Detail of the fake 8086, showing transistors, resistors, and metal wiring.

To summarize, the position of the transistors and resistors in the ULA is fixed. This allows the same underlying silicon wafers to be manufactured for all the customers, keeping volume high and costs low. But by customizing the metal wiring layers, the ULA can be completed to fulfill the logic functions each customer needs.

Conclusions

Why would someone go to all the work of relabeling a $3.80 chip? I guess someone had a stack of old custom ICs with no value. By re-labeling them, they could at least get something for them. It hardly seems worth the effort, but I guess they make up for it in volume. The seller has sold over 215 of these 8086's, although I don't know if they were all fake or if I was unlucky. In any case, the seller gave me a prompt refund.

The fake 8086 for sale on eBay.

The seller's feedback (below) shows a lot of complaints about fake chips. Even so, the seller's feedback is 99.2% positive, so I suspect that there are just a few fake chips mixed in with many types of real chips.

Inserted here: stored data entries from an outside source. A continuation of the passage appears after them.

File: src/rtl/fetch_pkg.sv
// Shared types and constants for the instruction fetch stage.
package fetch_pkg;

  typedef struct packed {
    logic [31:0] pc;
    logic [31:0] instr;
  } fetch_entry_t;

  localparam logic [31:0] NOP_INSTR = 32'h0000_0013;
  localparam logic [31:0] PC_STEP   = 32'd4;

endpackage

File: src/rtl/fetch_buffer.sv
// Two-entry FIFO of fetched {pc, instr} pairs; the head is always read from
// registered storage, so consumers never see imem_rdata combinationally.
module fetch_buffer
  import fetch_pkg::*;
(
  input  logic         clk,
  input  logic         reset,
  input  logic         push,
  input  logic         pop,
  input  logic         clear,
  input  fetch_entry_t wdata,
  output logic [1:0]   count,
  output fetch_entry_t head
);

  fetch_entry_t entries [2];
  logic         wr_ptr;
  logic         rd_ptr;
  logic         do_push;
  logic         do_pop;
  logic [1:0]   count_next;

  assign do_pop  = pop && (count != 2'd0);
  assign do_push = push && ((count != 2'd2) || do_pop);

  // NOTE: every signal assigned in always_comb gets a default first, so no path can infer a latch.
  always_comb begin
    count_next = count;
    case ({do_push, do_pop})
      2'b10:   count_next = count + 2'd1;
      2'b01:   count_next = count - 2'd1;
      default: count_next = count;
    endcase
  end

  // NOTE: sequential state uses non-blocking assignments so all registers update from pre-edge values.
  always_ff @(posedge clk or posedge reset) begin
    if (reset) begin
      wr_ptr <= 1'b0;
      rd_ptr <= 1'b0;
      count  <= 2'd0;
    end else if (clear) begin
      wr_ptr <= 1'b0;
      rd_ptr <= 1'b0;
      count  <= 2'd0;
    end else begin
      if (do_push) wr_ptr <= ~wr_ptr;
      if (do_pop)  rd_ptr <= ~rd_ptr;
      count <= count_next;
    end
  end

  // NOTE: the storage array is deliberately not reset; the empty-head mux below hides stale contents.
  always_ff @(posedge clk) begin
    if (do_push && !clear) entries[wr_ptr] <= wdata;
  end

  assign head = (count == 2'd0) ? '{pc: 32'h0, instr: NOP_INSTR} : entries[rd_ptr];

endmodule
File: src/rtl/pifo_pkg.sv
// Shared definitions for the PIFO calendar array: cell update-select codes and rank extraction.
package pifo_pkg;

  localparam logic [1:0] SEL_SELF  = 2'd0;
  localparam logic [1:0] SEL_INPUT = 2'd1;
  localparam logic [1:0] SEL_TAIL  = 2'd2;
  localparam logic [1:0] SEL_HEAD  = 2'd3;

  localparam int MAX_ELEM_W = 256;
  localparam int MAX_RANK_W = 64;

  // Callers zero-extend the element to MAX_ELEM_W and truncate the result to their rank width.
  function automatic logic [MAX_RANK_W-1:0] rank_of(input logic [MAX_ELEM_W-1:0] elem,
                                                    input int unsigned pos,
                                                    input int unsigned width);
    logic [MAX_RANK_W-1:0] mask;
    mask = (width >= MAX_RANK_W) ? '1 : ((64'd1 << width) - 64'd1);
    return MAX_RANK_W'(elem >> pos) & mask;
  endfunction

endpackage

File: src/rtl/pifo_calendar_cell.sv
// One PIFO calendar cell: element register plus valid bit, 4:1 next-value mux and rank comparator.
module pifo_calendar_cell
  import pifo_pkg::*;
#(
  parameter int ELEMENT_WIDTH  = 32,
  parameter int RANK_WIDTH     = 19,
  parameter int RANK_START_POS = 12
) (
  input  logic                     clk,
  input  logic                     rstn,
  input  logic [1:0]               sel,
  input  logic [ELEMENT_WIDTH-1:0] push_data,
  input  logic [RANK_WIDTH-1:0]    push_rank,
  input  logic [ELEMENT_WIDTH-1:0] prev_data,
  input  logic                     prev_valid,
  input  logic [ELEMENT_WIDTH-1:0] next_data,
  input  logic                     next_valid,
  output logic [ELEMENT_WIDTH-1:0] data,
  output logic                     valid,
  output logic                     larger
);

  logic [RANK_WIDTH-1:0] rank;

  assign rank   = RANK_WIDTH'(rank_of(MAX_ELEM_W'(data), RANK_START_POS, RANK_WIDTH));
  // Strict compare keeps equal ranks in arrival order.
  assign larger = ~valid | (push_rank < rank);

  always_ff @(posedge clk or negedge rstn) begin
    if (!rstn) begin
      data  <= '0;
      valid <= 1'b0;
    end else begin
      case (sel)
        SEL_INPUT: begin
          data  <= push_data;
          valid <= 1'b1;
        end
        SEL_TAIL: begin
          data  <= prev_data;
          valid <= prev_valid;
        end
        SEL_HEAD: begin
          data  <= next_data;
          valid <= next_valid;
        end
        default: begin
          data  <= data;
          valid <= valid;
        end
      endcase
    end
  end

endmodule

File: src/rtl/pifo_calendar_array_v0_3.sv
// PIFO calendar queue of DEPTH rank-sorted cells (head at cell 0) with push/pop handshakes.
// Optional macro PIFO_TAIL_EVICT_EN: a lower-rank push into a full queue evicts the tail element.
module pifo_calendar_array_v0_3
  import pifo_pkg::*;
#(
  parameter  int ELEMENT_WIDTH  = 32,
  parameter  int RANK_WIDTH     = 19,
  parameter  int RANK_START_POS = 12,
  parameter  int DEPTH          = 16,
  localparam int CNT_WIDTH      = $clog2(DEPTH + 1)
) (
  input  logic                     clk,
  input  logic                     rstn,
  input  logic                     s_push_valid,
  output logic                     s_push_ready,
  input  logic [ELEMENT_WIDTH-1:0] s_push_data,
  output logic                     m_pop_valid,
  input  logic                     m_pop_ready,
  output logic [ELEMENT_WIDTH-1:0] m_pop_data,
`ifdef PIFO_TAIL_EVICT_EN
  output logic                     m_evict_valid,
  output logic [ELEMENT_WIDTH-1:0] m_evict_data,
`endif
  output logic [CNT_WIDTH-1:0]     out_count,
  output logic                     out_full,
  output logic                     out_empty
);

  logic [ELEMENT_WIDTH-1:0] cell_data [DEPTH];
  logic [DEPTH-1:0]         cell_valid;
  logic [DEPTH-1:0]         cell_larger;
  logic [1:0]               cell_sel [DEPTH];
  logic [CNT_WIDTH-1:0]     count;
  logic [CNT_WIDTH-1:0]     ins;
  logic [CNT_WIDTH-1:0]     slot;
  logic [RANK_WIDTH-1:0]    push_rank;
  logic                     push_fire;
  logic                     pop_fire;

  assign push_rank   = RANK_WIDTH'(rank_of(MAX_ELEM_W'(s_push_data), RANK_START_POS, RANK_WIDTH));
  assign out_count   = count;
  assign out_full    = (count == CNT_WIDTH'(DEPTH));
  assign out_empty   = (count == '0);
  assign m_pop_valid = ~out_empty;
  assign m_pop_data  = cell_data[0];
`ifdef PIFO_TAIL_EVICT_EN
  // When full, the tail's larger flag is exactly "push rank below tail rank".
  assign s_push_ready = ~out_full | m_pop_ready | cell_larger[DEPTH-1];
`else
  assign s_push_ready = ~out_full | m_pop_ready;
`endif
  assign push_fire = s_push_valid & s_push_ready;
  assign pop_fire  = m_pop_valid & m_pop_ready;

  // Larger flags are monotonic along the sorted array; the first set one is the insert point.
  always_comb begin
    ins = CNT_WIDTH'(DEPTH);
    for (int i = DEPTH - 1; i >= 0; i--) begin
      if (cell_larger[i]) ins = CNT_WIDTH'(i);
    end
    slot = (ins == '0) ? '0 : ins - CNT_WIDTH'(1);
  end

  always_comb begin
    for (int i = 0; i < DEPTH; i++) begin
      cell_sel[i] = SEL_SELF;
      if (push_fire && !pop_fire) begin
        if (CNT_WIDTH'(i) == ins)     cell_sel[i] = SEL_INPUT;
        else if (CNT_WIDTH'(i) > ins) cell_sel[i] = SEL_TAIL;
      end else if (pop_fire && !push_fire) begin
        cell_sel[i] = SEL_HEAD;
      end else if (push_fire && pop_fire) begin
        if (CNT_WIDTH'(i) < slot)       cell_sel[i] = SEL_HEAD;
        else if (CNT_WIDTH'(i) == slot) cell_sel[i] = SEL_INPUT;
      end
    end
  end

  for (genvar g = 0; g < DEPTH; g++) begin : g_cell
    logic [ELEMENT_WIDTH-1:0] prev_d;
    logic [ELEMENT_WIDTH-1:0] next_d;
    logic                     prev_v;
    logic                     next_v;

    if (g == 0) begin : g_first
      assign prev_d = '0;
      assign prev_v = 1'b0;
    end else begin : g_prev
      assign prev_d = cell_data[g-1];
      assign prev_v = cell_valid[g-1];
    end

    if (g == DEPTH - 1) begin : g_last
      assign next_d = '0;
      assign next_v = 1'b0;
    end else begin : g_next
      assign next_d = cell_data[g+1];
      assign next_v = cell_valid[g+1];
    end

    pifo_calendar_cell #(
      .ELEMENT_WIDTH  (ELEMENT_WIDTH),
      .RANK_WIDTH     (RANK_WIDTH),
      .RANK_START_POS (RANK_START_POS)
    ) u_cell (
      .clk        (clk),
      .rstn       (rstn),
      .sel        (cell_sel[g]),
      .push_data  (s_push_data),
      .push_rank  (push_rank),
      .prev_data  (prev_d),
      .prev_valid (prev_v),
      .next_data  (next_d),
      .next_valid (next_v),
      .data       (cell_data[g]),
      .valid      (cell_valid[g]),
      .larger     (cell_larger[g])
    );
  end

  always_ff @(posedge clk or negedge rstn) begin
    if (!rstn) begin
      count <= '0;
    end else if (push_fire && !pop_fire && !out_full) begin
      count <= count + CNT_WIDTH'(1);
    end else if (pop_fire && !push_fire) begin
      count <= count - CNT_WIDTH'(1);
    end
  end

`ifdef PIFO_TAIL_EVICT_EN
  always_ff @(posedge clk or negedge rstn) begin
    if (!rstn) begin
      m_evict_valid <= 1'b0;
      m_evict_data  <= '0;
    end else begin
      m_evict_valid <= push_fire & ~pop_fire & out_full;
      if (push_fire && !pop_fire && out_full) m_evict_data <= cell_data[DEPTH-1];
    end
  end
`endif

endmodule
File: config.mk
export PLATFORM = sky130hd
export DESIGN_NAME = pifo_calendar_array_v0_3
export DESIGN_NICKNAME = d
export VERILOG_FILES = /design/src/rtl/pifo_pkg.sv /design/src/rtl/pifo_calendar_cell.sv /design/src/rtl/pifo_calendar_array_v0_3.sv
export SDC_FILE = /design/constraint.sdc
export NUM_CORES = 2
export LEC_CHECK = 0
export CORE_UTILIZATION = 55
export CTS_CLUSTER_DIAMETER = 100
export DETAILED_ROUTE_END_ITERATION = 7
export GPL_ROUTABILITY_DRIVEN = 0
export GPL_TIMING_DRIVEN = 0
export PLACE_DENSITY = 0.72
export SYNTH_ARGS = -nofsm -noshare
export SYNTH_HDL_FRONTEND = slang
export SYNTH_HIERARCHICAL = 1
export SYNTH_SLANG_ARGS = --single-unit
File: constraint.sdc
create_clock -name clk -period 6.33 [get_ports clk]
set_clock_uncertainty 0.1 [all_clocks]
set_input_delay 1.266 -clock clk [delete_from_list [all_inputs] [get_ports clk]]
set_output_delay 1.266 -clock clk [all_outputs]
set_load 0.02 [all_outputs]
==> metrics.txt <==
setup violators final 27; Final ANT Viol Nets 0; crit path time final 6390 ps; drt wl/cell 24.1 um; asr flop ratio synth 1.00; # IOs 77; residual DRC count 0; slowest stage delay, CP between 500 and 600 ps; DIE WIDTH 256 um; nets@finish ~3,000; top cells by area, synth dfrtp_1, mux4_2, ha_1, mux4_1, inv_1; Std-Cell Rows 92; WP data arrival 6760 ps; CP max stage cell o21ai_0; die height 256 um; DIE AREA ~66,000 sq um; clock root buffer clkbuf_16; DR iter-0 viols 2,001; Hold Vio Cnt, Final 0; GRT Total Usage 0.268; dpl hpwl 64,500 um; initial core utilization 0.560; top-area cell type share of the netlist area 0.375; Area growth, synth to finish 11.7%; I/O Buffers 76; Synth Area per Inst 14.5 sq um; fmax 0.156 GHz; WS Path Type primary input to flip-flop; Post-Syn Instances around 2,500; cell breakdown of the critical path buf_4 > ha_1 > a21oi_1 > o21ai_0 > o311a_1 > a21oi_2 > buf_4 > nor4_1 > o31a_1 > nor2_2 > nor2b_4 > inv_2 > nor4_4 > xnor2_1 > nand2_1 > o21ai_0 > buf_6 > buf_12 > mux4_2; initial antenna violation count 0; Worst setup SP type primary input; Clock transition at path regs 60 ps; Routed WL 85,800 um; pin count of the biggest net entering global routing 125; final worst-path cycle share 1.01; Yosys reg bits 533; DR vias/cell 6.57; drt pass-1 iters 6; RSZ-0062 raised after global routing true; worst path buffer plus inverter count 5; clk buf depth 3; first-pass GRT wire length 138,000 um; Worst-Margin Slew between 900 and 1000 ps; HP Class flip-flop to flip-flop; CP delay by family, top compound AO/OA/AOI/OAI gates; cell with the most instances after synthesis dfrtp_1; CTS Buf Count 58; Worst slew margin 0.354; status complete, but fails checks; H-tree depth 2; Clk Latency, worst-skew pair a little over 600 ps; setup ws final -61.5 ps; Post-Syn Area 35,600 sq um; routed via count 23,400; Layout fillers 4,633; clk sink count 533; share of layout cells above drive strength 1 0.266; TritonCTS clock tree done; Data required, critical path 6700 ps; crit path max fanout 32; vias in the first global route 24,500; core area 63,500 sq um; CTS Hold Buffers Added 0; CP endpoint kind flip-flop; total gr overflow 0; number of max-cap violations 0; Synth Warn # 6; largest area contributor in the netlist dfrtp_1; Max Slew Vio Count 0; number of enable flip-flop cells after synthesis 0; Inserted Diodes 0; register area share after synthesis 0.375; dominant synthesized flop cell dfrtp_1; synth cell count leaders dfrtp_1, mux4_2, ha_1; Unique masters post-synth 61; violated checks setup timing; Util after Layout 0.626
[area by class of cell]
type,count,area (sq um),share of cell area
multi-input cells,1559,19900,0.501
flip-flops and latches,533,13300,0.335
clock buffers,79,1610,0.0405
plain buffers,135,1580,0.0396
inverters,297,1110,0.0280
well taps,846,1060,0.0266
repair buffers,86,897,0.0226
clock inverters,24,265,0.00667
[per-layer routing]
metal	vias to the layer above	track usage	wire, um
met5	-	0	0
met4	0	0.0944	3100
met3	191	0.0364	4860
met2	877	0.430	41800
met1	12300	0.378	36000
li1	10000	-	-
[stage by stage]
stage	instance area (sq um)	instances	TNS (ps)	hold WS (ps)	setup WS [ps]
6_report	39800	3559	-916	436	-61.5
5_1_grt	39800	3559	-48.4	452	-13.6
4_1_cts	39700	3557	0	432	4.68
3_5_place_dp	37800	3451	-1061520	420	-2490
3_3_place_gp	37700	3447	-	409	-19410
2_1_floorplan	35900	2525	0	405	250
[cell families after synthesis]
| kind of cell | after synthesis | share of synthesized area |
|---|---|---|
| other cells | 1 | 0.000105 |
| buf+inv | 433 | 0.0756 |
| mux | 531 | 0.340 |
| simple gates | 337 | 0.0462 |
| flops | 533 | 0.375 |
| compound gates | 322 | 0.0576 |
| fa+ha+maj | 297 | 0.105 |
| xor+xnor | 6 | 0.00148 |
[sequential cells by signal (all words and copies together) (netlist names)]
register             flops
g_cell.u_cell/data     512
g_cell.u_cell/valid     16
out_count                5
[cells in the final DEF, fill, tap and decap left out, types with 32 or more instances in the layout]
| cell | synthesis | layout |
|---|---|---|
| buf_12 | 32 | 32 |
| dfrtp_1 | 533 | 533 |
| mux4_2 | 432 | 432 |
| buf_6 | 49 | 54 |
| nand3_1 | 44 | 44 |
| conb_1 | 1 | 66 |
| ha_1 | 296 | 295 |
| nor2_1 | 54 | 52 |
| inv_1 | 295 | 295 |
| nand4_1 | 49 | 49 |
| mux4_1 | 80 | 80 |
| clkbuf_16 | 0 | 59 |
| a211oi_1 | 51 | 50 |
| nand2_1 | 119 | 118 |
| clkdlybuf4s50_1 | 0 | 56 |
| o21ai_0 | 48 | 48 |
| a21oi_1 | 139 | 132 |
| buf_4 | 48 | 65 |
[repair_timing]
item,4_1_cts,5_1_grt
pin swaps,1,5
setup endpoints to repair,528,465
setup buffers,3,3
gates resized for setup,120,20
endpoints found under the hold margin,0,0
[path summary, 6_finish.rpt]
path	start	end	slack [ps]	cells after the start
min in group asynchronous	rstn	g_cell[14].u_cell/data[7]	640	1
min	out_count[4]	out_count[4]	440	1
max	s_push_data[19]	g_cell[15].u_cell/data[7]	-60	19
max reg2reg	g_cell[7].u_cell/data[22]	g_cell[15].u_cell/data[7]	390	18
min reg2reg	out_count[4]	out_count[4]	440	1
max in group asynchronous	rstn	g_cell[1].u_cell/data[14]	4060	3
Power is left out: the tool's default activity adds up to more than one toggle a clock period on the data nets, which glitch-free logic cannot reach.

It's also possible that most vintage 8086s are purchased by IC collectors who never test the chip.

Feedback on the seller.

I've been asked if this chip would actually work as an 8086. Sometimes counterfeiters sell a lower-quality chip in place of the real thing, such as the fake expensive op amps found by Zeptobars. But other times the fake chip is unrelated, such as the vintage bipolar RAM chips that I determined was a Touch-Tone dialer. Since an 8086 has 29,000 MOS transistors but the fake chip has under 1000 bipolar transistors, it's clear that this chip won't function as an 8086.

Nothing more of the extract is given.